1980 : John est en Terminale et sa copine s’appelle Carole. Elle est adorable Carole, gentille, intelligente, drôle, mais si John est le roi des Nulenspores, elle en est l'impératrice. Carole a décidé qu’elle ne passerait pas le reste de sa vie dans la ferme familiale, au fond du marais de R., comme 10 générations de femmes avant elle, alors elle travaille d’arrache-pied pour l’avoir ce bac et elle veut mettre toutes les chances de son côté. Tous les points qu’elle pourra grappiller sont importants, même en sport... Déterminée la gamine, pas très lucide, mais déterminée. John, lui, a lâché l’affaire depuis longtemps et il traîne sa minuscule carcasse dans les cours d’EPS en essayant de se rendre le plus transparent possible. C’est de plus en plus difficile car le grand Sportif En Chef a décidé que pour être aussi mauvais, il fallait forcément le faire exprès : incompréhension, conflit, et finalement répression.
Pour le bac, nous devions choisir deux épreuves parmi les trois proposées : natation, athlétisme, gymnastique au sol ; tu parles d’un choix. Tu préfères perdre un œil, une main ou un pied ? En natation, nous n’avions aucune chance d’arriver en vie de l’autre côté de la piscine alors le choix s’imposait de lui-même : ce sera gymnastique et athlétisme.

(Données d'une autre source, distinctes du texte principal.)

File: flow/run.sh
#!/bin/bash
# the make line also repeats each setting of config.mk as NAME=value (left out here)
make -C /OpenROAD-flow-scripts/flow DESIGN_CONFIG=/design/flow/config.mk WORK_HOME=/design/flow/orfs CLKGATE_MAP_FILE= finish
File: flow/config.mk
export PLATFORM = sky130hd
export DESIGN_NAME = ATM_TOP
export DESIGN_NICKNAME = ATM_TOP
export VERILOG_FILES = /design/flow/design.v
export SDC_FILE = /design/flow/constraint.sdc
export NUM_CORES = 4
export LEC_CHECK = 0
export CAP_MARGIN = 5
export CORE_MARGIN = 2
export CORE_UTILIZATION = 70
export CTS_CLUSTER_SIZE = 24
export PLACE_DENSITY = 0.65
export SETUP_SLACK_MARGIN = -0.35
export SLEW_MARGIN = 20
File: flow/constraint.sdc
create_clock -name core_clock -period 3.7 [get_ports {clk}]
set_input_delay 0.7400 -clock core_clock [delete_from_list [all_inputs] [get_ports {clk}]]
set_output_delay 0.7400 -clock core_clock [all_outputs]
set_load 0.01 [all_outputs]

Bourreau ! Un œil et une main s’il vous plaît.
Oui, chacun.
Ça s'annonçait folklorique. En gymnastique, passée la galipette que nous pratiquions depuis notre plus jeune âge, le reste semblait hors de portée. Et l’athlétisme : lancer de poids ? Mais oui, c’est ça. Saut en hauteur ? Ben voyons. Sprint ? Je pouffe.
Restait le "demi fond", 1000 mètres pour moi et 600 mètres pour elle ; ça, c’était jouable. Courir on savait faire, pas très vite c'est vrai, mais on savait faire. On jouait à chat pendant des heures dans la cour de l’école primaire, on courait bien en ce temps-là et notre corps allait s’en souvenir. Du haut de ses 1m50, avec son léger embonpoint, Carole était taillée pour la course à pied comme moi pour l’haltérophilie, mais elle avait décidé qu’elle ferait le maximum sur ces 600 mètres et l’impasse sur tout le reste, enfin, tout le reste du sport. Après tout, ce n’était qu’un tour et demi de piste, pas la mer à boire.

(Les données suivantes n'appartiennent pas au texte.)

beta:
==> flow/design.v (excerpt) <==
module cpu_8b(
    input wire clk,
    input wire rst,
    output wire halt,
    output wire mem_we,
    output wire [7:0] mem_addr,
    output wire [7:0] mem_wdata,
    input wire [7:0] mem_rdata
);
Settings: LEC_CHECK=0, ABC_AREA=1, CAP_MARGIN=20, CORE_ASPECT_RATIO=1.07, CORE_MARGIN=2, CORE_UTILIZATION=72, CTS_CLUSTER_DIAMETER=108, GPL_ROUTABILITY_DRIVEN=1, GPL_TIMING_DRIVEN=1, HOLD_SLACK_MARGIN=-0.08, MAX_ROUTING_LAYER=met4, PLACE_DENSITY_LB_ADDON=0.21, SLEW_MARGIN=5, TNS_END_PERCENT=40; clock period 1.89 ns.
run.sh (not shown) runs the stock make flow with config.mk's settings and CLKGATE_MAP_FILE=.
beta did not finish; the tool stopped in 3_5_place_dp with error DPL-0033.
## Diff of input files: epsilon against beta
diff --git a/flow/config.mk b/flow/config.mk
--- a/flow/config.mk
+++ b/flow/config.mk
@@ -13,8 +13,7 @@
 export CTS_CLUSTER_DIAMETER = 108
+export CTS_CLUSTER_SIZE = 37
 export GPL_ROUTABILITY_DRIVEN = 1
 export GPL_TIMING_DRIVEN = 1
-export HOLD_SLACK_MARGIN = -0.08
 export MAX_ROUTING_LAYER = met4
-export PLACE_DENSITY_LB_ADDON = 0.21
-export SLEW_MARGIN = 5
-export TNS_END_PERCENT = 40
+export PLACE_DENSITY = 0.38
+export SLEW_MARGIN = 35
==> flow/constraint.sdc <==
create_clock -name core_clock -period 3.21 [get_ports {clk}]
set_input_delay 0.6420 -clock core_clock [delete_from_list [all_inputs] [get_ports {clk}]]
set_output_delay 0.6420 -clock core_clock [all_outputs]
set_load 0.01 [all_outputs]
Results
From epsilon to beta, async set-or-reset flop fraction in the synthesized netlist did not move at all. Area after synthesis came out exactly the same in epsilon and beta. For post-synthesis share of cell area spent on full adders, half adders and majority gates, epsilon and beta come out practically identical. Diff epsilon..beta | part of the Yosys area used for sequential elements | unchanged. On die height, epsilon tracks beta almost exactly. Summary of epsilon over beta: die size flat, complex-gate fraction of the synthesized area flat, top-level port count flat, horizontal die size flat. Stage in which a tool error killed epsilon: 5_1_grt. Changes observed in epsilon relative to beta: count of mapped cells out of synthesis about even; chip area estimate from yosys synthesis about even.

cpu_8b again, from the RTL that the note above started with.
clock: 3.59 ns
lec_check: 0
abc_area: 1
cap_margin: 20
core_margin: 2
core_utilization: 68
cts_cluster_diameter: 103
cts_cluster_size: 78
place_density_lb_addon: 0.2
slew_margin: 20
Rerun with:
- ABC_AREA: 1 -> unset
- CORE_UTILIZATION: 68 -> 40
- CTS_CLUSTER_DIAMETER: 103 -> unset
- CTS_CLUSTER_SIZE: 78 -> unset
- PLACE_DENSITY_LB_ADDON: 0.2 -> unset
- clock period: 3.59 -> 5.0 ns (I/O delays scaled with it)
=>
- sequential share of layout area went up by 1.0 points
- power falls by 38%
- utilization fell by 38 points
- register-to-register slack improves by 0.45 ns
- die size climbs by 65%
Rerun with:
- ABC_AREA: unset -> 1
- CORE_ASPECT_RATIO: unset -> 0.5
- CTS_CLUSTER_DIAMETER: unset -> 384
- CTS_CLUSTER_SIZE: unset -> 100
- TNS_END_PERCENT: unset -> 95
- routed wire length goes up by 4.0%
- hold slack gets better by 0.024 ns
- register-to-register slack gets better by 0.66 ns
- power goes up by about 18%
- count of clock-buffer cells in the layout goes up by 1
Rerun with:
- ABC_AREA: 1 -> unset
- CORE_ASPECT_RATIO: 0.5 -> unset
- CORE_UTILIZATION: 40 -> 20
- CTS_CLUSTER_DIAMETER: 384 -> unset
- CTS_CLUSTER_SIZE: 100 -> unset
- GPL_ROUTABILITY_DRIVEN: unset -> 0
- MAX_ROUTING_LAYER: unset -> met4
- TNS_END_PERCENT: 95 -> 90
Setup slack is better by 0.026 ns; clock-buffer cell count is higher by 1; final cell count barely changes; first-iteration DRC count fell by 4.9%; power drops by 5.8%; design area went up by 3.1%; sequential power goes down by about 3%; clock power decreases by about 3%; wire length drops by 1.9%.
Rerun with:
- ABC_AREA: unset -> 1
- CELL_PAD_IN_SITES_GLOBAL_PLACEMENT: unset -> 3
- CORE_ASPECT_RATIO: unset -> 1.93
- CORE_UTILIZATION: 20 -> 40
- CTS_CLUSTER_DIAMETER: unset -> 384
- CTS_CLUSTER_SIZE: unset -> 100
- GPL_ROUTABILITY_DRIVEN: 0 -> unset
- MAX_ROUTING_LAYER: met4 -> unset
- TNS_END_PERCENT: 90 -> 40
Outcome: Now the flow never finished: it broke off in 3_1_place_gp_skip_io, error GPL-0301; die size shrinks by 48%; synthesized cell count rose by 24%; synthesized area is higher by 0.31%.
Rerun with:
- ABC_AREA: 1 -> unset
- CELL_PAD_IN_SITES_GLOBAL_PLACEMENT: 3 -> unset
- CORE_ASPECT_RATIO: 1.93 -> unset
- CORE_UTILIZATION: 40 -> 65
- CTS_CLUSTER_DIAMETER: 384 -> unset
- CTS_CLUSTER_SIZE: 100 -> unset
- TNS_END_PERCENT: 40 -> unset
- clock period: 5.0 -> 4.1 ns (I/O delays scaled with it)
What happened:
- The changed run went through all stages and came out clean
- die size went down by about 38%
- area after synthesis goes down by about 0.3%
- synthesized cell count shrinks by about 20%

## job 3345
cpu_8b again, from the RTL that the note above started with.
export LEC_CHECK = 0
export ABC_AREA = 1
export CAP_MARGIN = 20
export CORE_ASPECT_RATIO = 1.07
export CORE_MARGIN = 2
export CORE_UTILIZATION = 72
export CTS_CLUSTER_DIAMETER = 360
export CTS_CLUSTER_SIZE = 37
export GPL_ROUTABILITY_DRIVEN = 1
export GPL_TIMING_DRIVEN = 1
export MAX_ROUTING_LAYER = met4
export PLACE_DENSITY_LB_ADDON = 0.15
export SLEW_MARGIN = 35
create_clock -name core_clock -period 3.21 [get_ports {clk}]
Status: job 3345 FAILED at global routing (tool error)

Le jour de l’épreuve, assis sur un banc et attendant mon tour, j’ai assisté à la course de ma copine. J’étais probablement le seul à me rendre compte de la performance exceptionnelle qu'elle était en train de réaliser : compte-tenu de sa morphologie, elle courait vite. Malheureusement, j'étais également conscient que ça ne l'empêcherait pas de se prendre une gamelle, une bonne grosse gamelle de Nulenspore. Je me suis pris à rêver d’un monde ou les résultats sportifs seraient basés sur autre chose qu’un temps, une vitesse, une distance, une hauteur. On inventerait un appareil, un couragemètre ça s’appellerait, et une unité de mesure : le Koura. Il y aurait des picoKoura, des nanoKoura, des microKoura et toute la suite jusqu’au yottaKoura, qui représente comme chacun sait 10 puissance 24 Koura. Une petite mesure avant la course, une petite mesure après la course et hop : une note en Koura. Une note qui ne serait pas fonction du patrimoine génétique du sujet, de sa santé, de sa taille, de son poids, de son Handicap. Une note juste. Une note de courage.
600m féminin. Première : Carole M, 23.8 gigaKoura, 19/20, Félicitations.
John a fait, cette année-là, l’enchaînement de gymnastique au sol le plus tordant de la décennie avec une note de 3.27 pétaKomik, une performance encore inégalée à ce jour dans une épreuve sportive scolaire.
Mais il s’est arraché les tripes sur son 1000 mètres.
Il a grappillé un point.
1 commentaire:
Je sais que vous ne postez plus de billet sur blog, John.
Sachez que c'est dommage car vous êtes plus qu'un marathonien qui partage sa passion. Vous êtes un homme, drôle, courageux et c'est un plaisir de vous lire.
Je n'ai pas finit l'intégralité de votre blog, ce que je fais faire dans la foulée, mais Bravo pour vos lignes. Elles sont touchantes, et je les garderai en tête dans bien des situations!